Pipeline politics didn't play into change in whale's status: scientist

North Pacific humpback whale had nothing to do with Northern Gateway Project

Humpback Whale (nasmac/Flickr)

Humpback Whale (nasmac/Flickr)

The head of the committee of independent scientists that advises the federal government on endangered species says pipeline politics did not influence this week’s move by the government to change the designation of the North Pacific humpback whale from “threatened” to “species of special concern.”

Marty Leonard, a biology professor at Halifax’s Dalhousie University, and chair of the Committee on the Status of Endangered Wildlife in Canada, told Maclean’s the North Pacific humpback population has been steadily rising for years, and so it no longer qualified for the more serious “threatened” designation.
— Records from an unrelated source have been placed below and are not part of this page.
===== config.mk =====
export PLATFORM = sky130hd
export DESIGN_NAME = vga_scan_controller
export DESIGN_NICKNAME = d
export VERILOG_FILES = /design/src/rtl/vga_scan_controller.sv
export SDC_FILE = /design/constraint.sdc
export NUM_CORES = 1
export LEC_CHECK = 0
export BUFFER_PORTS_ARGS = -buffer_cell sky130_fd_sc_hd__buf_2
export CAP_MARGIN = 10
export CORE_UTILIZATION = 25
export DETAILED_ROUTE_END_ITERATION = 8
export HOLD_SLACK_MARGIN = 0.1
export PLACE_DENSITY = 0.51
export SLEW_MARGIN = 20
export SYNTH_ARGS = -nofsm -noshare
export SYNTH_HDL_FRONTEND = slang
export SYNTH_SLANG_ARGS = --single-unit

===== constraint.sdc =====
create_clock -name clk -period 5.1 [get_ports clk]
set_input_delay 0 -clock clk [delete_from_list [all_inputs] [get_ports clk]]
set_output_delay 0 -clock clk [all_outputs]
set_load 0.1 [all_outputs]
“It is based on extinction risk,” Leonard said of the change. “It’s based on the best science we had at the time. It’s not based on politics or any of that.” She explained that her committee conducted a reassessment of the humpback in 2011, and recommended the downgrade from threatened to “species of special concern.”

New evidence was later brought forward that might have prompted the whales to be divided into two separate populations, raising the possibility that one of those units might remain threatened, but the committee ultimately rejected that argument late last year.
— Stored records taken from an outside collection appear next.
--- src/rtl/emu_host_transactor.sv ---
// Host-side sequencer for a co-emulation wrapper: collects one stimulus vector from the
// host byte stream, loads/steps/captures the wrapped DUT and streams the output bytes back.
module emu_host_transactor #(
  parameter int NUM_STIM = 1,
  parameter int NUM_OUT  = 3,
  parameter int SETTLE   = 4
) (
  input  logic        clk_emu,
  input  logic        rst_n,
  input  logic [7:0]  rx_data,
  input  logic        rx_valid,
  output logic        rx_ready,
  output logic [7:0]  tx_data,
  output logic        tx_valid,
  input  logic        tx_ready,
  output logic [7:0]  Din_emu,
  output logic [2:0]  Addr_emu,
  output logic        load_emu,
  output logic        get_emu,
  input  logic [7:0]  Dout_emu,
  output logic        dut_step,
  output logic        busy,
  output logic [15:0] vec_count
);

  localparam logic [3:0] STIM_N   = 4'(NUM_STIM);
  localparam logic [3:0] OUT_N    = 4'(NUM_OUT);
  localparam logic [7:0] SETTLE_N = 8'(SETTLE);

  typedef enum logic [3:0] {
    S_IDLE, S_WR, S_RXW, S_LOAD, S_STEP, S_SETTLE, S_GET, S_RADDR, S_RDATA, S_TX
  } state_t;

  state_t      state_reg, state_next;
  logic [3:0]  idx_reg, idx_next;
  logic [3:0]  idx_inc;
  logic [7:0]  din_reg, din_next;
  logic [2:0]  addr_reg, addr_next;
  logic [7:0]  settle_reg, settle_next;
  logic [7:0]  txd_reg, txd_next;
  logic        txv_reg, txv_next;
  logic        rdy_reg, rdy_next;
  logic [15:0] vec_count_reg, vec_count_next;

  assign idx_inc = idx_reg + 4'd1;

  always_ff @(posedge clk_emu or negedge rst_n) begin
    if (!rst_n) begin
      state_reg     <= S_IDLE;
      idx_reg       <= 4'd0;
      din_reg       <= 8'd0;
      addr_reg      <= 3'd0;
      settle_reg    <= 8'd0;
      txd_reg       <= 8'd0;
      txv_reg       <= 1'b0;
      rdy_reg       <= 1'b0;
      vec_count_reg <= 16'd0;
    end else begin
      state_reg     <= state_next;
      idx_reg       <= idx_next;
      din_reg       <= din_next;
      addr_reg      <= addr_next;
      settle_reg    <= settle_next;
      txd_reg       <= txd_next;
      txv_reg       <= txv_next;
      rdy_reg       <= rdy_next;
      vec_count_reg <= vec_count_next;
    end
  end

  always_comb begin
    state_next     = state_reg;
    idx_next       = idx_reg;
    din_next       = din_reg;
    addr_next      = addr_reg;
    settle_next    = settle_reg;
    txd_next       = txd_reg;
    txv_next       = txv_reg;
    vec_count_next = vec_count_reg;
    case (state_reg)
      S_IDLE: begin
        idx_next = 4'd0;
        if (rx_valid && rdy_reg) begin
          din_next   = rx_data;
          addr_next  = 3'd0;
          state_next = S_WR;
        end
      end
      S_WR: begin
        idx_next   = idx_inc;
        state_next = (idx_inc == STIM_N) ? S_LOAD : S_RXW;
      end
      S_RXW: begin
        if (rx_valid && rdy_reg) begin
          din_next   = rx_data;
          addr_next  = idx_reg[2:0];
          state_next = S_WR;
        end
      end
      S_LOAD: state_next = S_STEP;
      S_STEP: begin
        settle_next = SETTLE_N;
        state_next  = S_SETTLE;
      end
      S_SETTLE: begin
        // GET follows the cycle in which the counter reaches zero.
        settle_next = settle_reg - 8'd1;
        if (settle_reg <= 8'd1) state_next = S_GET;
      end
      S_GET: begin
        idx_next   = 4'd0;
        addr_next  = 3'd0;
        state_next = S_RADDR;
      end
      S_RADDR: state_next = S_RDATA;
      S_RDATA: begin
        txd_next   = Dout_emu;
        txv_next   = 1'b1;
        state_next = S_TX;
      end
      S_TX: begin
        if (tx_ready) begin
          txv_next = 1'b0;
          idx_next = idx_inc;
          if (idx_inc == OUT_N) begin
            vec_count_next = vec_count_reg + 16'd1;
            state_next     = S_IDLE;
          end else begin
            addr_next  = idx_inc[2:0];
            state_next = S_RADDR;
          end
        end
      end
      default: state_next = S_IDLE;
    endcase
    // Registered so that rx_ready reads 0 while reset is applied.
    rdy_next = (state_next == S_IDLE) || (state_next == S_RXW);
  end

  assign rx_ready  = rdy_reg;
  assign tx_data   = txd_reg;
  assign tx_valid  = txv_reg;
  assign Din_emu   = din_reg;
  assign Addr_emu  = addr_reg;
  assign load_emu  = (state_reg == S_LOAD);
  assign get_emu   = (state_reg == S_GET);
  assign dut_step  = (state_reg == S_STEP);
  assign busy      = (state_reg != S_IDLE);
  assign vec_count = vec_count_reg;

endmodule

--- config.mk ---
export PLATFORM = sky130hd
export DESIGN_NAME = emu_host_transactor
export DESIGN_NICKNAME = d
export VERILOG_FILES = /design/src/rtl/emu_host_transactor.sv
export SDC_FILE = /design/constraint.sdc
export NUM_CORES = 1
export LEC_CHECK = 0
export ABC_AREA = 0
export CORE_MARGIN = 4
export CORE_UTILIZATION = 49
export CTS_CLUSTER_SIZE = 10
export DETAILED_ROUTE_END_ITERATION = 12
export GPL_ROUTABILITY_DRIVEN = 0
export HOLD_SLACK_MARGIN = 0.08
export PLACE_DENSITY = 0.79
export SETUP_SLACK_MARGIN = 0.02
export SLEW_MARGIN = 20
export SYNTH_ARGS = -nofsm -noshare
export SYNTH_HDL_FRONTEND = slang
export SYNTH_SLANG_ARGS = --single-unit
--- constraint.sdc ---
create_clock -name clk_emu -period 2.4 [get_ports clk_emu]
set_input_delay 0.48 -clock clk_emu [delete_from_list [all_inputs] [get_ports clk_emu]]
set_output_delay 0.48 -clock clk_emu [all_outputs]
set_load 0.02 [all_outputs]
## Word level (Yosys, flattened, before mapping)

Cells that the tools add are included.

| storage, ports and cells | value |
|---|---|
| bits in registers | 53 |
| output and inout port bits | 41 |

| cells by class | value |
|---|---|
| add/sub/neg operators | 3 |
| order comparisons | 1 |
| equality and inequality tests | 16 |
| muxes and demuxes | 16 |
| reduce and logical (&&, ||, !) cells | 16 |

Operators by type and width:

| kind | count |
|---|---|
| 4-bit case mux with 9 select lines | 1 |
| 16-bit by 1-bit adder with 16-bit output, second input constant | 1 |
| 4-bit by 2-bit == test with 1-bit output, second input constant | 4 |
| 4-bit by 3-bit == test with 1-bit output, second input constant | 4 |
| 4-bit 2-to-1 mux | 4 |
| 8-bit case mux with 2 select lines | 1 |
| 3-bit 2-to-1 mux | 5 |
| 3-bit case mux with 4 select lines | 1 |
| 4-bit case mux with 3 select lines | 1 |
| 4-bit by 1-bit == test with 1-bit output, second input constant | 2 |
| 4-bit == test, second input constant | 2 |
| 8-bit by 1-bit <= comparator with 1-bit output, second input constant | 1 |
| 4-bit zero test | 2 |
| 2-bit != test, second input constant | 4 |
| 4-bit nonzero test | 2 |
| 8-bit by 1-bit subtractor with 8-bit output, second input constant | 1 |
| 2-bit AND reduction | 3 |
| 5-bit AND reduction | 1 |
| 4-bit by 1-bit adder with 4-bit output, second input constant | 1 |
| 2-bit nonzero test | 2 |
| 2-bit OR reduction | 2 |
| 3-bit AND reduction | 1 |
| 3-bit nonzero test | 1 |
| 1-bit 2-to-1 mux | 2 |
| other kinds (3) | 3 |

## Depth between registers and ports, before layout

Gate-level depths: netlist (run 1).

| logic depth | value |
|---|---|
| depth in word-level cells | 7 |
| mapped depth | 7 |
| depth with buffers taken out | 7 |

## Worst setup path before layout (run 1)

OpenSTA, ideal clock, no wires.

| timing | value |
|---|---|
| path kind | register to register |
| from | register idx_reg[0] |
| to | register addr_reg[0], in the netlist Addr_emu[0] |
| setup time | 0.128 ns |
| data arrival time | 1.836 ns |
| data required time | 2.272 ns |
| path slack | 0.437 ns |
| stages on the path, launching flop included | 8 |
| buffers on the path | 1 |
| cell sequence | dfrtp_1 ha_1 nor3_1 a41oi_2 nor2b_1 buf_2 o32a_1 mux2_1 |

| on the way | value |
|---|---|
| longest elaborated chain between the ends | 4 |
| elaborated cells between the ends (all ways) | 8 |

RTL lines:

| element | RTL line | text |
|---|---|---|
| start, declared | 35 | `logic [3:0] idx_reg, idx_next;` |
| start signal, assigned | 60 | `idx_reg <= idx_next;` |
| 4-bit by 1-bit adder with 4-bit output | 45 | `assign idx_inc = idx_reg + 4'd1;` |
| 4-bit by 2-bit == test with 1-bit output or 3-bit 2-to-1 mux (tied branches) | 125 | `if (idx_inc == OUT_N) begin` |
| 2-bit != test (no line) or 3-bit 2-to-1 mux (tied branches) | - |  |
| 5-bit AND reduction (no line) or 3-bit case mux with 4 select lines (tied branches) | - |  |
| end signal, assigned | 62 | `addr_reg <= addr_next;` |
| end, declared | 38 | `logic [2:0] addr_reg, addr_next;` |

Parallel ways exist; a longest one is shown, timed or not. The select of a mux whose other input is x is not followed.
A chain may end at the register's enable or synchronous reset.

## Worst setup path after layout (run 1)

| timing | value |
|---|---|
| from | register state_reg[0] |
| to | output port load_emu |

| on the way | value |
|---|---|
| longest elaborated chain between the ends | 1 |

RTL lines:

| element | RTL line | text |
|---|---|---|
| start, declared | 34 | `state_t state_reg, state_next;` |
| start signal, assigned | 59 | `state_reg <= state_next;` |
| 4-bit by 2-bit == test with 1-bit output | 145 | `assign load_emu = (state_reg == S_LOAD);` |
| end, declared | 18 | `output logic load_emu,` |

Every way passes these cells.

==> results of run 1 <==
[power groups by stage]
stage	clock (µW)	sequential (µW)	combinational, µW
6_report	615	1380	1560
2_1_floorplan	0	1520	801
5_1_grt	675	1420	1720
3_3_place_gp	0	1370	1550
3_5_place_dp	0	1390	1570
4_1_cts	634	1370	1580
[kinds of logic (layout without fill, tap and decap cells)]
kind of cell / Yosys count / count (layout)
mux: 21 / 21
xor+xnor: 20 / 20
fa+ha+maj: 6 / 6
compound gates: 31 / 31
flops: 53 / 53
simple gates: 85 / 85
buf+inv: 14 / 84
[path summary, 6_finish.rpt]
check	end	slack, ps	cells after the start
worst min-delay path	vec_count[13]	90	1
worst max register to register	vec_count[1]	240	5
worst max-delay path	load_emu	150	3
min in group clk_emu	tx_valid	480	1
max in group asynchronous	state_reg[1]	1680	2
worst min register to register	tx_valid	480	1
[worst register-to-register path, cell delays in order (launching register included)]
cell	delay (ps)
dfrtp_1	480
ha_1	300
nor3_1	280
a41oi_2	120
nor3b_2	490
mux2_2	390
[metal layers]
layer	GRT usage [%]	vias to the layer above	routed length [µm]
met3	3.92	6	165
met4	5.91	0	76
li1	-	944	-
met5	0	-	0
met1	24.1	958	2310
met2	30.6	29	2750
[placed cells by master, fill, tap and decap left out, types with 3 or more instances in the layout]
master / instances
nand4_1: 4
nor3_1: 6
mux2_1: 3
nor2_1: 17
dfrtp_1: 51
nand2b_1: 5
mux2_2: 17
clkbuf_8: 6
clkdlybuf4s50_1: 57
ha_1: 6
buf_4: 7
o21ai_0: 14
xor2_1: 4
nand2_1: 21
nand3_1: 9
a21oi_1: 6
inv_1: 9
xnor2_1: 16
[cell type report]
type                    count  share of cell area (%)
flip-flops and latches     53                    39.2
multi-input cells         163                    34.6
repair buffers             67                    19.2
well taps                  70                    2.58
clock buffers               7                    2.55
inverters                   9                   0.997
clock inverters             1                   0.886
[what timing repair did]
action,4_1_cts,5_1_grt
endpoints found under the setup margin,3,2
endpoints found under the hold margin,0,0
pin swaps,0,0
gates cloned,0,0
resized for setup,2,2
hold buffers,0,0
[per-stage QoR]
step                utilization, %  hold slack [ps]  power, µW  setup slack [ps]
global route                  66.8              104       3810              51.3
global placement              64.4              426       2920               347
detailed placement            64.4              427       2950               278
finish                        66.8             89.4       3550               147
CTS                           66.7             95.5       3580              68.0
floorplan                        -              184       2320               437
==> qor.csv, run 1 <==
stage,metric,value,unit
place,DP HPWL,3970,µm
setup_path,"slowest stage delay, CP",640,ps
finish,Layout Area Growth over Synthesis,32.5,%
routing,Post-Route WL,5310,µm
setup_path,R2R Path Start,idx_reg[0],
logic_synthesis,commonest cells in the netlist,"53 x dfrtp_1, 21 x nand2_1, 17 x mux2_2, 17 x nor2_1, 16 x xnor2_1",
timing,"Slew Viols, Final",0,
logic_synthesis,post-synthesis compound-gate area fraction,7.63,%
logic_synthesis,Yosys warning total,0,
power_and_ir_drop,P per Cell Area,1050,nW/µm²
routing,vias per cell,5.24,
logic_synthesis,distinct cell type count after synthesis,41,
timing,final period utilization,93.9,%
floorplan,Die Y,80.2,µm
logic_synthesis,Simple-Gate Fraction of Synth Area,19.3,%
routing,drt pass-1 iters,4,
power_and_ir_drop,switching pwr,1300,µW
power_and_ir_drop,Clk pwr share,17.3,%
clocking,H-tree levels,2,
logic_synthesis,synth top area cells,"dfrtp_1 52%, mux2_2 7.5%, xnor2_1 5.5%, nand2_1 3.1%, ha_1 2.9%",
logic_synthesis,ys flop type,dfrtp_1,
clocking,CTS tree,yes,
timing,Rel. slew slack,57.1,%
routing,per-cell routed wire length,14.3,µm
clocking,Worst-path clk slew,90,ps
timing,final setup fails,0,
setup_path,slowest library cell on the worst path,clkdlybuf4s50_1,
job,maximum capacitance violations,0,
routing,DRT antenna net count,0,
setup_path,crit path capture type,output pin,
hold_path,Hold Path Class,in -> async,
logic_synthesis,Async SR Flop Fraction,100,%
timing,Worst Skew,2.16,ps
logic_synthesis,Synth top area share,51.9,%
finish,register area,1330,µm²
timing,measured slew at the worst slew-check pin,640,ps
logic_synthesis,Post-Syn Instances,230,
clocking,Num CTS Buffers,5,
floorplan,Initial Util,50.4,%
setup_path,Critical Path Start,state_reg[0],
finish,multi-input logic area,1170,µm²
timing,setup_tns,0,ps
logic_synthesis,"EDFF count, synth",0,
finish,# diodes,0,
finish,fin cells,370,
logic_synthesis,sequential area share after synthesis,51.9,%
grt,largest net degree at the start of global routing,21,
timing,post-layout minimum cycle time,2250,ps
place,Placed Instance Area,3270,µm²
finish,layout cells sized above 1,14.0,%
place,placed cell count,362,
clocking,clock tree buffer depth,2,
grt,vias in the first global route,1902,
timing,count of final hold-check violations,0,
clocking,postcts setup bufs,0,
setup_path,startpoint types,flip-flop,
floorplan,Rows,26,
logic_synthesis,Synth Area in XOR/XNOR,6.85,%
timing,RSZ-0062 raised after global routing,false,
finish,FILL cells,405,
power_and_ir_drop,Internal,2250,µW
setup_path,"CP delay by family, top",buffers and inverters,
routing,DRC,0,
logic_synthesis,syn avg cell area,11.1,µm²
logic_synthesis,Netlist Area Pre-Place,2560,µm²
logic_synthesis,#FFs+latches synth,53,
floorplan,I/O Pins,61,
logic_synthesis,most frequent cell after synthesis,dfrtp_1,
finish,finished layout cell area,3390,µm²
logic_synthesis,Post-Syn Nets,256,
power_and_ir_drop,Comb pwr share,44.0,%
setup_path,"Arr. time, crit path",1770,ps
routing,Initial DRC Count,91,
grt,grt total ovfl,0,
logic_synthesis,Post-Synth Adder-Cell Area,2.94,%
logic_synthesis,mux share of post-synthesis cell area,9.20,%
floorplan,Die X,80.2,µm
clocking,clk sinks,53,
finish,final layout net count,325,
setup_path,CP Max Fanout,13,
clocking,clk_lat worst skew,300,ps
grt,global-route wire length before repair,9180,µm
power_and_ir_drop,Peak VDD IR,0.000498,V
setup_path,CP Class,reg -> out,
logic_synthesis,post-synth top area cell,dfrtp_1,
logic_synthesis,main combinational cell family by area after synthesis,simple AND/OR/NAND/NOR gates,
timing,fmax,444,MHz
power_and_ir_drop,Lkg Pwr,0.00148,µW
finish,max reg flops,16,
place,IO Port Bufs,60,
clocking,CTS root buf,clkbuf_8,
setup_path,buffers and inverters on the worst path,1,
setup_path,critical-path cell list,nand2_1 -> nor3_1 -> clkdlybuf4s50_1,
grt,antenna violations before repair,0,
power_and_ir_drop,Sequential Power Share,38.7,%
grt,gr usage total,18.5,%
floorplan,Core Region,5070,µm²
floorplan,die area,6440,µm²
routing,via count,1937,
setup_path,Critical Path RT,1920,ps
power_and_ir_drop,switching share of power,36.6,%
run_status,run status,finished clean,
No activity file was read; power rests on OpenSTA's default activity.
==> run 2, diff against run 1 <==
--- a/config.mk
+++ b/config.mk
@@ -6,7 +6,6 @@
 export NUM_CORES = 1
 export LEC_CHECK = 0
 export ABC_AREA = 0
-export CORE_MARGIN = 4
 export CORE_UTILIZATION = 49
 export CTS_CLUSTER_SIZE = 10
 export DETAILED_ROUTE_END_ITERATION = 12
==> qor.csv, run 2 (synthesis results as in run 1) <==
stage,metric,value,unit,change
setup_path,Critical Path Start,state_reg[0],,
setup_path,slowest library cell on the worst path,clkdlybuf4s50_1,,
setup_path,Critical Path RT,1920,ps,about the same
routing,Post-Route WL,5070,µm,-4.5%
floorplan,Die Y,74.2,µm,-7.5%
setup_path,"slowest stage delay, CP",640,ps,about the same
floorplan,Core Region,4880,µm²,-3.8%
setup_path,"CP delay by family, top",buffers and inverters,,
setup_path,CP Max Fanout,13,,unchanged
floorplan,Die X,74.2,µm,-7.5%
clocking,Worst-path clk slew,90,ps,about the same
grt,grt total ovfl,0,,unchanged
hold_path,Hold Path Class,reg -> reg,,
timing,final setup fails,0,,unchanged
setup_path,Reg2Reg Capture Point,vec_count[1],,
power_and_ir_drop,switching share of power,38.1,%,+1.5 points
finish,most frequent cells in the layout,"57 x clkdlybuf4s50_1, 51 x dfrtp_1, 21 x nand2_1",,
grt,antenna violations before repair,0,,unchanged
grt,largest net degree at the start of global routing,29,,+38%
clocking,CTS root buf,clkbuf_8,,
routing,Initial DRC Count,120,,+32%
setup_path,CP Class,reg -> out,,
setup_path,crit path capture type,output pin,,
power_and_ir_drop,Comb pwr share,45.6,%,+1.6 points
clocking,clock tree buffer depth,2,,unchanged
setup_path,"Arr. time, crit path",1730,ps,-40 ps
setup_path,buffers and inverters on the worst path,1,,unchanged
floorplan,I/O Pins,61,,unchanged
power_and_ir_drop,Peak VDD IR,0.000601,V,+21%
floorplan,Initial Util,52.4,%,+2.0 points
routing,vias per cell,5.37,,+2.5%
clocking,CTS tree,yes,,
timing,fmax,452,MHz,+1.8%
setup_path,startpoint types,flip-flop,,
power_and_ir_drop,Sequential Power Share,40.4,%,+1.7 points
place,IO Port Bufs,60,,unchanged
finish,Layout Area Growth over Synthesis,32.2,%,
clocking,Num CTS Buffers,5,,unchanged
setup_path,critical-path cell list,nand2_1 -> nor3_1 -> clkdlybuf4s50_1,,
setup_path,worst reg2reg path depth,5,,unchanged
setup_path,"setup slack, reg-to-reg",240,ps,about the same
routing,per-cell routed wire length,13.8,µm,-4.0%
finish,layout cells sized above 1,14.3,%,+0.29 points
place,DP HPWL,3850,µm,-3.0%
routing,via count,1975,,+2.0%
grt,vias in the first global route,1881,,-1.1%
timing,"Slew Viols, Final",0,,unchanged
power_and_ir_drop,Internal,2120,µW,-5.8%
setup_path,CP endpoint,load_emu,,
hold_path,hold path depth,1,,
timing,Rel. slew slack,59.6,%,+2.4 points
floorplan,die area,5510,µm²,-14%
finish,# diodes,0,,unchanged
clocking,H-tree levels,2,,unchanged
routing,DRT antenna net count,0,,unchanged
timing,Worst Skew,5.68,ps,+3.52 ps
timing,RSZ-0062 raised after global routing,false,,
timing,final period utilization,92.2,%,-1.7 points
finish,final layout net count,326,,+0.31%
job,maximum capacitance violations,0,,unchanged
timing,measured slew at the worst slew-check pin,604,ps,-36.4 ps
routing,drt pass-1 iters,4,,unchanged
grt,gr usage total,19.2,%,+0.71 points
floorplan,Rows,25,,-3.8%
finish,"commonest non-fill, non-tap cell in the layout",clkdlybuf4s50_1,,
timing,hold slack,476,ps,+387 ps
timing,setup_tns,0,ps,unchanged
power_and_ir_drop,Clk pwr share,14.0,%,-3.3 points
timing,count of final hold-check violations,0,,unchanged
power_and_ir_drop,Lkg Pwr,0.00149,µW,+0.44%
power_and_ir_drop,P per Cell Area,1010,nW/µm²,-3.4%
finish,max reg flops,16,,unchanged
clocking,clk_lat worst skew,300,ps,about the same
power_and_ir_drop,switching pwr,1300,µW,+0.29%
setup_path,critical path depth in cells,3,,unchanged
setup_path,R2R Path Start,idx_reg[0],,
grt,global-route wire length before repair,8180,µm,-11%
timing,post-layout minimum cycle time,2210,ps,-39.6 ps
run_status,run status,finished clean,,
clocking,clk sinks,53,,unchanged
routing,DRC,0,,unchanged
run 2: cell type report:
| type | count | area (µm²) |
|---|---|---|
| clock buffers | 5 | 68.8 |
| clock inverters | 3 | 17.5 |
| flip-flops and latches | 53 | 1330 |
| inverters | 9 | 33.8 |
| repair buffers | 68 | 676 |
| well taps | 67 | 83.8 |
| fillers | 402 | 1500 |
| multi-input cells | 163 | 1170 |
run 2: what timing repair did:
action,4_1_cts,5_1_grt
hold buffers,1,0
setup buffers,0,0
setup endpoints to repair,2,2
hold endpoints to repair,8,0
resized for setup,2,2
run 2: per-stage QoR:
step                util, %  area, µm²  cells  setup WS [ps]  power, µW
detailed placement     67.2       3280    359            276       2960
global placement       67.2       3280    359            352       2920
global route           69.3       3380    368           96.0       3650
floorplan                 -       2560    230            437       2320
finish                 69.3       3380    368            186       3430
CTS                    69.2       3380    368           23.1       3460
run 2: power groups by stage:
stage	registers, µW	logic, µW	clock network, µW
3_5_place_dp	1400	1560	0
4_1_cts	1380	1570	503
5_1_grt	1420	1700	536
3_3_place_gp	1380	1540	0
6_report	1380	1560	481
2_1_floorplan	1520	801	0
run 2: how the worst min path moves through the flow:
stage / to / start / slack, ps
floorplan: Addr_emu[0] / rst_n / 180
global placement: vec_count[15] / rst_n / 360
detailed placement: vec_count[15] / rst_n / 360
CTS: vec_count[15] / vec_count[15] / 480
global route: vec_count[15] / vec_count[15] / 520
finish: vec_count[15] / vec_count[15] / 480
run 2: per-layer routing:
metal	part of all wire, %	wire length [µm]	global-route usage, %
met5	0	0	0
met1	46	2310	25.5
met2	50	2540	31.5
met4	1.3	64	7.76
met3	3.0	150	3.12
“We reviewed the proposal that there were two distinct units, and we concluded based on a thorough review that there was not sufficient evidence at this point to split [the population] in two, and we stood by our advice of 2011,” Leonard said.

The timing of the change in the North Pacific humpback’s status makes the move extremely sensitive. If the government approves the controversial proposed Northern Gateway pipeline across B.C., then oil tanker traffic along the province’s rugged northern coastline would be needed to ship the oil from a new port to Asian markets. The tankers would have to pass through the humpbacks’ habitat.

Leonard said that under the federal law protecting species at risk, the treatment of those listed as threatened, including protection of where they live, is more stringent than what’s required for a “species of special concern.”

“If it’s threatened, there’s this thing called a ‘recovery strategy’ that’s prepared; critical habitat has to be identified and protected. If it’s ‘special concern,’ that doesn’t have to happen. A management plan has to be prepared, but it’s not as tight,” she said.

Still, she stressed that the change in designation does not mean the government can simply ignore the humpbacks.  “Special concern is still a risk category,” Leonard said. “There’s still a management plan that’s prepared for species of special concern, so it’s not as if everything just stops.